THE popular People’s Memorial will be allowed to stay where it is – as long as its creator keeps the area free of rats.
Large numbers of rodents were reported earlier this year around a cairn of stones, off Eastern Road, by Langstone Harbour, which was erected as a tribute to servicemen and women by author Wilfie Cummings.
The monument was built without planning permission in 2009, but following discussions with its creator Portsmouth City Council agreed not to remove it as long as it did not grow any bigger.
But in February this year a pest control officer had to repeatedly visit the site because a ‘large number’ of rats had been attracted by fallen bird food from Mr Cummings’s dove cotes.
Most of them have now been removed and the authority has confirmed that – despite also having received letters, emails and phone calls from members of the public objecting to the memorial – it will not remove it.
In a report officers wrote: ‘The memorial has attracted support from both local visitors and a wider audience, with articles and information relating to the People’s Memorial having been made available in the local press, on social networking sites and a dedicated website.
‘No permission was sought from Portsmouth City Council or Langstone Harbour Board prior to the construction of the memorial by Mr Cummings and this unauthorised encroachment on Milton Common and foreshore has become the most significant point of contention with members of the public.
It added: ‘Should the memorial be permitted to remain, there is a requirement on the city council to ensure that the site does not pose any safety risk to members of the public.’
Conditions on the memorial remaining include Mr Cummings taking ‘all reasonable precautions’ to stop it attracting rats, as well as making sure the structure is safe from erosion.
Speaking about why he decided to erect the memorial, Mr Cummings said it was a reminder of the horrors of war.
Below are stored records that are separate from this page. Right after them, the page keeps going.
Background: an optimization exercise with open tools, aiming at small area and a short achievable clock period. Do not read the settings as production practice. Function was checked by simulation only, so behaviour that the tests miss may differ from the original. Power figures rest on the tool's default switching activity, not on a simulated workload.

v31:
Design tag_wb_buffer, start of the top module:
module tag_wb_buffer #(
    parameter int AW    = 32,
    parameter int DW    = 128,
    parameter int DEPTH = 4
) (
    input  logic                     clk,
    input  logic                     rst,
    input  logic                     wb_valid,
    output logic                     wb_ready,
    input  logic [AW-1:0]            wb_addr,
    input  logic [DW-1:0]            wb_data,
    output logic                     mem_valid,
    input  logic                     mem_ready,
    output logic [AW-1:0]            mem_addr,
    output logic [DW-1:0]            mem_data,
    input  logic                     lk_valid,
    input  logic [AW-1:0]            lk_addr,
    output logic                     lk_rsp,
    output logic                     lk_hit,
    output logic [DW-1:0]            lk_data,
    output logic [$clog2(DEPTH):0]   count
);
    localparam int CW = $clog2(DEPTH) + 1;
    localparam logic [CW-1:0] FULL = CW'(DEPTH);
    logic [AW-1:0]    addr_q [DEPTH];
  ...
Settings: LEC_CHECK=0, CAP_MARGIN=20, CORE_MARGIN=2, CORE_UTILIZATION=60, CTS_BUF_LIST=sky130_fd_sc_hd__clkbuf_4 sky130_fd_sc_hd__clkbuf_8, CTS_CLUSTER_SIZE=20, SETUP_SLACK_MARGIN=2.5, SLEW_MARGIN=20; clock period 5.5 ns.
standard.sh (not shown) runs the stock make flow with config.mk's settings and CLKGATE_MAP_FILE= SYNTH_SCRIPT=/design/flow/synth_recipe.tcl, a recipe that flattens the netlist after the stock synthesis.
==> flow/flow/run.sh <==
#!/bin/bash
# Standard ORFS layout, except that the port buffers are buf_1 cells rather than the
# resizer's default pick (clkdlybuf4s50_1), which is larger and slower.
set -euo pipefail
bash standard.sh "BUFFER_PORTS_ARGS=-buffer_cell sky130_fd_sc_hd__buf_1" finish > make.log 2>&1
#### Input delta (v8 over v31)
- removing CTS_CLUSTER_SIZE (formerly 20)
- changing CORE_UTILIZATION from 60 to 40
- removing CTS_BUF_LIST (formerly sky130_fd_sc_hd__clkbuf_4 sky130_fd_sc_hd__clkbuf_8)
[summary]
[v8] global-route usage fell 13 points relative to v31
From v31 to v8 the numbers moved as follows: global route total overflow saw little to no change; net switching power figure barely changed; CTS H-tree depth shows no meaningful change; met1 wire length has increased; design area increased by about 1% relative to the old numbers.
Summary of the comparison: area of the core is higher in v8, relative to v31.
The clock share of power number comes out higher for v8 vs v31.
v8 vs. v31: maximum fanout along the worst path up 2, starting utilization of the core area moved down.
He said: ‘It’s seen by thousands of people every single day as they drive past. It’s a tribute, but it also gives the general public their own wee place to go and contemplate.
‘I did it because I’m passionate about it. It’s not a glorification of war.
‘It reminds people about the horrific savagery of war, and gets them to at least stop and think about the people being killed in Afghanistan.
‘And if you’re going to make heroes, don’t make them millionaire footballers.’
When The News originally carried a story about the cairn in 2009, Wilfie used his pseudonym Willie Goldfinch.